INVESTIGADORES
KATAISHI Rodrigo Ezequiel
congresos y reuniones científicas
Título:
Evaluation of Machine Learning algorithms applied to differentiate upper extremities from bioimpedance measurements
Autor/es:
GERARDO AMES-LASTRA; KATAISHI, RODRIGO; ALBERTO CONCU
Lugar:
CDMX
Reunión:
Conferencia; International Conference on Electrical Engineering, Computing Science and Automatic Control (CCE); 2023
Institución organizadora:
UNAM-XCDMX
Resumen:
Bioimpedance measurements provide every day more information about the physiological functions and the anatomical state in applications on humans. In general, each of the applications on human beings differs in the configuration of the technique used and in the processing of the data. At the same time, Machine Learning techniques are increasingly used in various biomedical fields. This paper analyzes the application of different Machine Learning algorithms to differentiate dominant arms and non-dominant arms from bioimpedance spectroscopy measurements in bipolar configuration and in a non-invasive way.

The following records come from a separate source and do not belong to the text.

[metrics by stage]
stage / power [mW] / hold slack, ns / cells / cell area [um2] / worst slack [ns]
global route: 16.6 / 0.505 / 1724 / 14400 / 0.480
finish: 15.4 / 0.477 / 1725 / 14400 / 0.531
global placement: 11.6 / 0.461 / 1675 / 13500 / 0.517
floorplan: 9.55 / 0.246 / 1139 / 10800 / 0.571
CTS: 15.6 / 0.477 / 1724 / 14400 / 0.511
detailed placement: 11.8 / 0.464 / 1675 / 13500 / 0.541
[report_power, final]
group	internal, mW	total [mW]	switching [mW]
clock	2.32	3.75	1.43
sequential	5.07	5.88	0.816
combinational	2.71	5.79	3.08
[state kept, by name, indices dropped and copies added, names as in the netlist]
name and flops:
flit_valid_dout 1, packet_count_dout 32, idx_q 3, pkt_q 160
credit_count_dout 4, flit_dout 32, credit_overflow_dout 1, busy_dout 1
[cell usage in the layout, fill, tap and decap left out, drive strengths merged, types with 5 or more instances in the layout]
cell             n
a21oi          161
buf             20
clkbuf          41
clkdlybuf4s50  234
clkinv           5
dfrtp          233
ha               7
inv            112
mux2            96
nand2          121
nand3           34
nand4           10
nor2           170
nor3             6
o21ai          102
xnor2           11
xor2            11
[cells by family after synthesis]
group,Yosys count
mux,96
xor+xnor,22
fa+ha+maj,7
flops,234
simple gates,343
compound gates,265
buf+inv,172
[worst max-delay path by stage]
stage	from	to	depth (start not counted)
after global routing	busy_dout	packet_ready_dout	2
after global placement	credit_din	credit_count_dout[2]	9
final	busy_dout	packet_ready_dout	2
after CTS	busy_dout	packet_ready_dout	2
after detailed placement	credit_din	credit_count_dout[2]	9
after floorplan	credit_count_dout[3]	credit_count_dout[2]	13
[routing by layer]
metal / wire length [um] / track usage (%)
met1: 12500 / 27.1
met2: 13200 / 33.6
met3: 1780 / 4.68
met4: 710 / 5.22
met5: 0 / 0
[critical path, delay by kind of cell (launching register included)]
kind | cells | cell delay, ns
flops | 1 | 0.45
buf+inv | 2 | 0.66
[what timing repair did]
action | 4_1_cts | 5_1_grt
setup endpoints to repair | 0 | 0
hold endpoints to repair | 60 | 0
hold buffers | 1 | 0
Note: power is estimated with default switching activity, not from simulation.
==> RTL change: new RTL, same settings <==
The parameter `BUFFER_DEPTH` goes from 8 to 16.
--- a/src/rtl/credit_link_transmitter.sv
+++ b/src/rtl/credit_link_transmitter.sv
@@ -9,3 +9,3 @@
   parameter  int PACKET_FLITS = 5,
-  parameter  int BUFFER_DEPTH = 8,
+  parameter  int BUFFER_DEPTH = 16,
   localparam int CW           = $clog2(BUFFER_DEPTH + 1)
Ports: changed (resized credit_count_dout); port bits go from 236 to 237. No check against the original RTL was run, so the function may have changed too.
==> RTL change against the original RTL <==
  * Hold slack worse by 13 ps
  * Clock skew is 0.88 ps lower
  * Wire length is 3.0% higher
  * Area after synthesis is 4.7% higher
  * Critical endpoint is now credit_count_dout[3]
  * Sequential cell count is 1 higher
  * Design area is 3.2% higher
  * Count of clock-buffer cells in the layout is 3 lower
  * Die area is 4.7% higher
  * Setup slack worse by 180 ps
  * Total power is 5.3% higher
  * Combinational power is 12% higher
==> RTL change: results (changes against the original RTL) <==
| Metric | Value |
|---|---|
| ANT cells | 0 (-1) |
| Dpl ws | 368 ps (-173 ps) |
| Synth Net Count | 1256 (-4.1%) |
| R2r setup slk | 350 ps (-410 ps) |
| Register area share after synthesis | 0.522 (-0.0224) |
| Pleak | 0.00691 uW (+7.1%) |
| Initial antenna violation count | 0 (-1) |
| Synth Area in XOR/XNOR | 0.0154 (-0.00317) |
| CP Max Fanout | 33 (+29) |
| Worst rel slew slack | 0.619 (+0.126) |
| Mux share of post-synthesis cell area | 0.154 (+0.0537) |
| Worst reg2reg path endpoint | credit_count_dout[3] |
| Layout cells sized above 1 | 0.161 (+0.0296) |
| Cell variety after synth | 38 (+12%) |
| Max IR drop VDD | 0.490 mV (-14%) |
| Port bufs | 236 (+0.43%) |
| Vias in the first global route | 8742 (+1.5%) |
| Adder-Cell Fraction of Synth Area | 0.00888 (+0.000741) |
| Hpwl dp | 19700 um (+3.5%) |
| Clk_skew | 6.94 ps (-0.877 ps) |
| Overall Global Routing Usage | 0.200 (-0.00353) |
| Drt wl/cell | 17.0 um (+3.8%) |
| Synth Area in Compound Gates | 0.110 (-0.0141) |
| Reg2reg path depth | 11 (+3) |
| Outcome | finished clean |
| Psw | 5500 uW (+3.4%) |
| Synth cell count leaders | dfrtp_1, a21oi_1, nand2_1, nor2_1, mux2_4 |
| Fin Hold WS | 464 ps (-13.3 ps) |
[config.mk]
export PLATFORM = sky130hd
export DESIGN_NAME = imm_gen_pipe_flat
export DESIGN_NICKNAME = d
export VERILOG_FILES = /design/src/rtl/imm_gen_pipe_if.sv /design/src/rtl/imm_gen_pipe.sv /design/src/flat_wrapper.sv
export SDC_FILE = /design/constraint.sdc
export NUM_CORES = 1
export LEC_CHECK = 0
export BUFFER_PORTS_ARGS = -buffer_cell sky130_fd_sc_hd__buf_2
export CORE_MARGIN = 2
export CORE_UTILIZATION = 50
export DETAILED_ROUTE_END_ITERATION = 8
export PLACE_DENSITY = 0.83
export SLEW_MARGIN = 20
export SYNTH_ARGS = -nofsm -noshare
export SYNTH_HDL_FRONTEND = slang
export SYNTH_SLANG_ARGS = --single-unit
[constraint.sdc]
create_clock -name clk -period 2.54 [get_ports clk]
set_input_delay 0.762 -clock clk [delete_from_list [all_inputs] [get_ports clk]]
set_output_delay 0.762 -clock clk [all_outputs]
set_load 0.01 [all_outputs]
[src/rtl/imm_gen_pipe_if.sv]
// Handshake bundle for imm_gen_pipe: input instruction side and output immediate side.
// Optional imm_err signal exists only when IMM_GEN_ERR_FLAG_EN is defined.
interface imm_gen_pipe_if #(parameter int XLEN = 32);
  logic            in_valid;
  logic            in_ready;
  logic [31:0]     instr;
  logic [2:0]      imm_src;
  logic            out_valid;
  logic            out_ready;
  logic [XLEN-1:0] imm_ext;
  logic [2:0]      out_fmt;
`ifdef IMM_GEN_ERR_FLAG_EN
  logic            imm_err;
`endif

  modport master (
    output in_valid, instr, imm_src, out_ready,
`ifdef IMM_GEN_ERR_FLAG_EN
    input  imm_err,
`endif
    input  in_ready, out_valid, imm_ext, out_fmt
  );

  modport slave (
    input  in_valid, instr, imm_src, out_ready,
`ifdef IMM_GEN_ERR_FLAG_EN
    output imm_err,
`endif
    output in_ready, out_valid, imm_ext, out_fmt
  );
endinterface

[src/rtl/imm_gen_pipe.sv]
// Registered RV immediate extender (I/S/B/U/J) with a 2-entry output/skid buffer.
// Optional macro IMM_GEN_ERR_FLAG_EN adds imm_err for undefined format codes 110/111.
module imm_gen_pipe #(
  parameter int XLEN = 32
) (
  input logic           clk,
  input logic           reset,
  imm_gen_pipe_if.slave bus
);
  logic [31:0]     ins;
  logic [31:0]     imm32;
  logic [XLEN-1:0] imm_new;
  logic            in_fire;
  logic            out_fire;

  logic            or_valid;
  logic [XLEN-1:0] or_imm;
  logic [2:0]      or_fmt;
  logic            sk_valid;
  logic [XLEN-1:0] sk_imm;
  logic [2:0]      sk_fmt;
`ifdef IMM_GEN_ERR_FLAG_EN
  logic            err_new;
  logic            or_err;
  logic            sk_err;
`endif

  assign ins = bus.instr;

  // Every format fits in 32 bits; widen afterwards so U sign-extends from bit 31 at XLEN=64.
  always_comb begin
    imm32 = '0;
    case (bus.imm_src)
      3'b000:  imm32 = {{20{ins[31]}}, ins[31:20]};
      3'b001:  imm32 = {{20{ins[31]}}, ins[7], ins[30:25], ins[11:8], 1'b0};
      3'b010:  imm32 = {{20{ins[31]}}, ins[31:25], ins[11:7]};
      3'b011:  imm32 = {ins[31:12], 12'b0};
      3'b100:  imm32 = {{12{ins[31]}}, ins[19:12], ins[20], ins[30:21], 1'b0};
      default: imm32 = '0;
    endcase
  end

  assign imm_new = XLEN'($signed(imm32));
`ifdef IMM_GEN_ERR_FLAG_EN
  assign err_new = (bus.imm_src[2:1] == 2'b11);
`endif

  assign bus.in_ready = ~reset & ~sk_valid;
  assign in_fire      = bus.in_valid & bus.in_ready;
  assign out_fire     = or_valid & bus.out_ready;

  always_ff @(posedge clk) begin
    if (reset) begin
      or_valid <= 1'b0;
      or_imm   <= '0;
      or_fmt   <= '0;
      sk_valid <= 1'b0;
      sk_imm   <= '0;
      sk_fmt   <= '0;
`ifdef IMM_GEN_ERR_FLAG_EN
      or_err   <= 1'b0;
      sk_err   <= 1'b0;
`endif
    end else if (out_fire && sk_valid) begin
      // in_ready is low whenever the skid is full, so no new input competes here
      or_imm   <= sk_imm;
      or_fmt   <= sk_fmt;
      sk_valid <= 1'b0;
`ifdef IMM_GEN_ERR_FLAG_EN
      or_err   <= sk_err;
`endif
    end else if (in_fire && (!or_valid || out_fire)) begin
      or_valid <= 1'b1;
      or_imm   <= imm_new;
      or_fmt   <= bus.imm_src;
`ifdef IMM_GEN_ERR_FLAG_EN
      or_err   <= err_new;
`endif
    end else if (in_fire) begin
      sk_valid <= 1'b1;
      sk_imm   <= imm_new;
      sk_fmt   <= bus.imm_src;
`ifdef IMM_GEN_ERR_FLAG_EN
      sk_err   <= err_new;
`endif
    end else if (out_fire) begin
      or_valid <= 1'b0;
    end
  end

  assign bus.out_valid = or_valid;
  assign bus.imm_ext   = or_imm;
  assign bus.out_fmt   = or_fmt;
`ifdef IMM_GEN_ERR_FLAG_EN
  assign bus.imm_err   = or_err;
`endif
endmodule

[src/flat_wrapper.sv]
// flat-port wrapper written by rule: the top's interface ports become plain ports
module imm_gen_pipe_flat 
#(
  parameter int XLEN = 32
)
  (clk, reset, bus_in_valid, bus_instr, bus_imm_src, bus_out_ready, bus_in_ready, bus_out_valid, bus_imm_ext, bus_out_fmt);
  imm_gen_pipe_if #(.XLEN(XLEN)) bus_i ();
  input logic clk;
  input logic reset;
  input wire logic [$bits(bus_i.in_valid)-1:0] bus_in_valid;
  input wire logic [$bits(bus_i.instr)-1:0] bus_instr;
  input wire logic [$bits(bus_i.imm_src)-1:0] bus_imm_src;
  input wire logic [$bits(bus_i.out_ready)-1:0] bus_out_ready;
  output wire logic [$bits(bus_i.in_ready)-1:0] bus_in_ready;
  output wire logic [$bits(bus_i.out_valid)-1:0] bus_out_valid;
  output wire logic [$bits(bus_i.imm_ext)-1:0] bus_imm_ext;
  output wire logic [$bits(bus_i.out_fmt)-1:0] bus_out_fmt;
  assign bus_i.in_valid = bus_in_valid;
  assign bus_i.instr = bus_instr;
  assign bus_i.imm_src = bus_imm_src;
  assign bus_i.out_ready = bus_out_ready;
  assign bus_in_ready = bus_i.in_ready;
  assign bus_out_valid = bus_i.out_valid;
  assign bus_imm_ext = bus_i.imm_ext;
  assign bus_out_fmt = bus_i.out_fmt;
  imm_gen_pipe #(.XLEN(XLEN)) u_core (.clk(clk), .reset(reset), .bus(bus_i));
endmodule
* After elaboration in Yosys (flattened, before gate mapping)
Cells that the tools add are included.
** Word-level totals
- Bits in registers :: 72
- Input bits :: 39
- Word-level logic and storage cells :: 37
** Cells by class
- Equality and inequality tests :: 5
- Muxes and demuxes :: 8
- Bitwise gates (word level) :: 7
- Reductions and logical operators :: 11
** Operators with widths (number)
- case mux 32 bit (5 select lines) :: 1
- two-way mux 32 bit :: 2
- == test 3 x 2 -> 1 bit (second input constant) :: 2
- two-way mux 3 bit :: 2
- AND reduction 3 bit :: 2
- NOT 1 bit :: 4
- nonzero test 2 bit :: 2
- AND 1 bit :: 3
- == test 3 x 1 -> 1 bit (second input constant) :: 1
- == test 3 bit (second input constant) :: 1
- zero test 3 bit :: 1
- two-way mux 1 bit :: 3
- logical AND 1 bit :: 2
- != test 2 bit (second input constant) :: 1
- AND reduction 2 bit :: 1
- OR reduction 2 bit :: 1
- zero test 1 bit :: 1
- logical OR 1 bit :: 1

* Longest topological paths before layout
- Depth after elaboration :: 6
- Gate-level depth with buffers :: 7
- Mapped depth without buffers :: 4

* Least setup slack after synthesis
Ideal clock, no wire load.
- Path kind :: input -> output
- From :: input reset
- To :: output bus_in_ready
- Arrival time :: 1.330 ns
- Data required time :: 1.778 ns
- Slack :: 0.448 ns
- Cell stages on the path :: 3
- Path through :: buf_2 -> clkbuf_1 -> nor2_1
** On the way
- Cells in the longest elaborated chain, start to end :: 2
** RTL lines
- start: declaration :: RTL line flat_wrapper.sv:9 : input logic reset;
- NOT 1 bit :: RTL line imm_gen_pipe.sv:48 : assign bus.in_ready = ~reset & ~sk_valid;
- AND 1 bit :: RTL line imm_gen_pipe.sv:48
- end: declaration :: RTL line flat_wrapper.sv:14 : output wire logic [$bits(bus_i.in_ready)-1:0] bus_in_ready;
Every way passes these cells.

* Worst setup path after layout
Ends and elaborated chain as after synthesis.

==> summary.md <==
## Cells and area
- **Finished Cell Area** 0.00368 mm2
- **Filler cells** 536
- **number of nets in the layout** 444
- **footprint of the flip-flops and latches** 0.00144 mm2
- **share of post-route cells with drive strength above 1** 25.2%
- **Antenna diodes** 0
- **Area Overhead vs Synth** 18.7%
- **highest-count cells in the layout ignoring fill and taps** sky130_fd_sc_hd__dfxtp_1 (72), sky130_fd_sc_hd__buf_2 (68), sky130_fd_sc_hd__nand2_1 (36), sky130_fd_sc_hd__nor2_1 (34), sky130_fd_sc_hd__a21oi_1 (28)
- **combined area of the multi-input logic cells** 0.00141 mm2
- **most common cell after layout, fill and taps aside** sky130_fd_sc_hd__dfxtp_1

## Clock network
- **count of hold-fix buffers inserted at cts** 0
- **number of clock buffers inserted by TritonCTS** 9
- **largest buffer count on any clock path** 2
- **CTS clock-pin slew for the worst setup and hold paths** 0.06 ns
- **sink count of the clock tree** 72
- **Clock H-tree levels** 3
- **CTS Root Cell** sky130_fd_sc_hd__clkbuf_8
- **count of instances resized after the clock tree is built** 0
- **insertion delay to the later sink of the worst-skew pair** 0.35 ns
- **TritonCTS clock tree** yes
- **# Post-CTS Setup Buffers** 0

## Synth
- **flop and latch count out of synthesis** 72
- **nets in the synthesized netlist** 387
- **synth warn** 0
- **library cells used by synthesis** 37
- **biggest area contributors in the synthesized netlist** sky130_fd_sc_hd__dfxtp_1 (47%), sky130_fd_sc_hd__a221o_1 (7.4%), sky130_fd_sc_hd__a21oi_1 (4.5%), sky130_fd_sc_hd__nand2_1 (4.4%), sky130_fd_sc_hd__nor2_1 (4.1%)
- **synthesized instance count** 348
- **post-synthesis cell area** 0.00310 mm2
- **library cell with the largest summed area after synthesis** sky130_fd_sc_hd__dfxtp_1
- **most common flop cell mapped by yosys** sky130_fd_sc_hd__dfxtp_1
- **FFs w/ async S/R, synth** 0%
- **average cell area after synthesis** 8.90 um2
- **EDFF count, synth** 0
- **sequential cell area fraction in the yosys report** 46.5%
- **portion of synthesized cell area occupied by the leading cell type** 46.5%

## Timing
- **normalized max-slew margin** 68.9%
- **setup repair after global routing missed its margin** false
- **total setup violations reported at the end of the flow** 0
- **Hold Violations, Final** 0
- **worst clock skew** 0.0117 ns
- **Peak Freq** 493 MHz
- **accumulated negative setup slack** 0 ns
- **Max Transition Viols Final** 0
- **Tcrit/Tclk final** 79.9%
- **final hold slack** 0.450 ns
- **post-layout minimum cycle time** 2.03 ns
- **slew at the pin closest to its max-slew limit** 0.464 ns

## Routing
- **remaining routing DRC violations** 0
- **detailed-routing iteration count for the pre-antenna-repair pass** 4
- **detailed-route via count** 2833
- **Detail Route Antenna Nets** 0
- **number of DRC markers in iteration 0** 143
- **routed via count divided by cell count** 5.85
- **post-detailed-route wirelength per cell** 15.4 um
- **Routed WL** 7460 um

## Floorplan
- **Site Rows** 28
- **Initial Utilization** 52.0%
- **IO Count** 76
- **die footprint** 0.00684 mm2
- **Core Region** 0.00596 mm2
- **Die X-Extent** 82.7 um
- **Die Height** 82.7 um

## Worst setup path
- **top cell family by delay on the critical path** buffers and inverters
- **Worst Path Buf+Inv** 2
- **cell type with the highest occurrence count on the critical path** sky130_fd_sc_hd__buf_2
- **CP Launch Type** input pin
- **Max Fanout on Critical Path** 16
- **WP data required** 1.78 ns
- **crit path DAT** 1.27 ns
- **critical path cell sequence** buf_2 > nor2_1 > buf_2
- **Worst path slowest cell** sky130_fd_sc_hd__buf_2
- **sort of element at the end of the critical path** output pin
- **maximum single-stage delay on the critical path** 0.29 ns
- **launching element of the worst setup path** reset
- **crit path kind** input pin to output pin
- **origin of the critical flop-to-flop path** u_core.sk_valid

## Hold path
- **Hold Crit Class** flop to flop
- **startpoint of the most critical hold path** u_core.sk_imm[6]

## Power and ir drop
- **Pwr Density** 689 mW/mm2
- **peak supply drop** 0.000404 V
- **PnR Total Power** 2.53 mW
- **leakage** 1.49 nW

## Placement
- **placer congestion estimate** 0.801
- **count of input and output buffers** 68
- **Placed Area** 0.00344 mm2
- **detailed-placement wirelength estimate** 5110 um

## Status
- **result of the run** completed

## Global route
- **Congestion Overflow GR** 0
- **wire length of the first global-routing pass** 12300 um
- **global router's overall resource usage** 23.7%
- **maximum number of pins on one net before global-route repair** 31
- **vias in the first global route** 2645
- **number of antenna violations at the first check in global routing** 0

## Job
- **number of maximum-capacitance violations** 0

==> layout make-up <==
| class | instances | area share [%] |
|---|---|---|
| flip-flops and latches | 72 | 39.2 |
| clock inverters | 6 | 2.96 |
| inverters | 19 | 1.94 |
| well taps | 75 | 2.55 |
| clock buffers | 9 | 3.37 |
| repair buffers | 80 | 11.7 |
| multi-input cells | 223 | 38.3 |
==> synthesized netlist by cell type, types with 2 or more instances <==
master                     number
sky130_fd_sc_hd__a21oi_1       28
sky130_fd_sc_hd__nand2_1       36
sky130_fd_sc_hd__nor2b_1        2
sky130_fd_sc_hd__nor3b_2        2
sky130_fd_sc_hd__a22oi_1        2
sky130_fd_sc_hd__a221o_1       23
sky130_fd_sc_hd__o311a_1        8
sky130_fd_sc_hd__nor3_1         2
sky130_fd_sc_hd__inv_1         19
sky130_fd_sc_hd__and2_1         7
sky130_fd_sc_hd__nand2b_1       3
sky130_fd_sc_hd__buf_4          5
sky130_fd_sc_hd__buf_2         13
sky130_fd_sc_hd__a31oi_1        9
sky130_fd_sc_hd__clkbuf_1      12
sky130_fd_sc_hd__o221ai_1       8
sky130_fd_sc_hd__a32oi_1        5
sky130_fd_sc_hd__dfxtp_1       72
sky130_fd_sc_hd__a311oi_1      11
sky130_fd_sc_hd__or2_1          2
sky130_fd_sc_hd__nor3_2         2
sky130_fd_sc_hd__a211oi_1      14
sky130_fd_sc_hd__o21ai_0        3
sky130_fd_sc_hd__nor2_1        34
sky130_fd_sc_hd__buf_6          3
sky130_fd_sc_hd__nand3_1       12
==> report_power, final <==
part           internal [mW]  switching (mW)
Combinational          0.110           0.162
Sequential              1.17          0.0234
Clock                  0.645           0.421
Total                   1.93           0.607
==> per-stage QoR <==
step,setup slack [ns],cells,utilization [%]
finish,0.512,484,61.7
global placement,0.395,469,57.8
global route,0.477,484,61.7
CTS,0.507,484,61.7
floorplan,0.448,348,-
detailed placement,0.369,469,57.8
==> flip-flops by register name, indices dropped and copies added (netlist names) <==
name,flops
u_core.bus.imm_ext,32
u_core.bus.out_fmt,3
u_core.bus.out_valid,1
u_core.sk_fmt,3
u_core.sk_imm,32
u_core.sk_valid,1
==> cells by family (layout without fill, tap and decap cells) <==
group | Yosys count | in the layout | share of synthesized area, %
compound gates | 114 | 114 | 28.2
simple gates | 107 | 107 | 16.4
flops | 72 | 72 | 46.5
buf+inv | 53 | 114 | 8.28
xor+xnor | 1 | 1 | 0.283
mux | 1 | 1 | 0.323
==> routing by layer <==
layer  routed length (um)  part of all wire (%)  up-vias  global-route usage (%)
met5                    0                     0        -                       0
met3                  447                   6.0       13                    5.11
met4                  131                   1.8        0                    11.0
met2                 3620                    49       97                    39.8
met1                 3260                    44     1332                    28.8
li1                     -                     -     1391                       -
==> worst min-delay path: cells and delay by family, from the launching register on <==
kind | cells | cell delay (ns)
DFF | 1 | 0.31
and+or+nand+nor | 1 | 0.05
AOI/OAI and AO/OA | 1 | 0.05
==> final timing paths <==
kind | cells past startpoint | endpoint | slack [ns]
worst max-delay path | 3 | bus_in_ready | 0.51
worst min-delay path | 2 | u_core.sk_imm[6] | 0.45
worst max register to register | 5 | u_core.bus.imm_ext[6] | 0.94
worst min register to register | 2 | u_core.sk_imm[6] | 0.45
No activity file was read; power rests on OpenSTA's default activity.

In this work, we use the same data as in a previous work by our research group but with a different preconditioning and a reduced bioimpedance spectrum data size. The metrics obtained are promising and the methodology is suitable to include in studies focused on both arms of the subjects, as it reduces the bias introduced by the anatophysiological development of one dominant extremity over the other.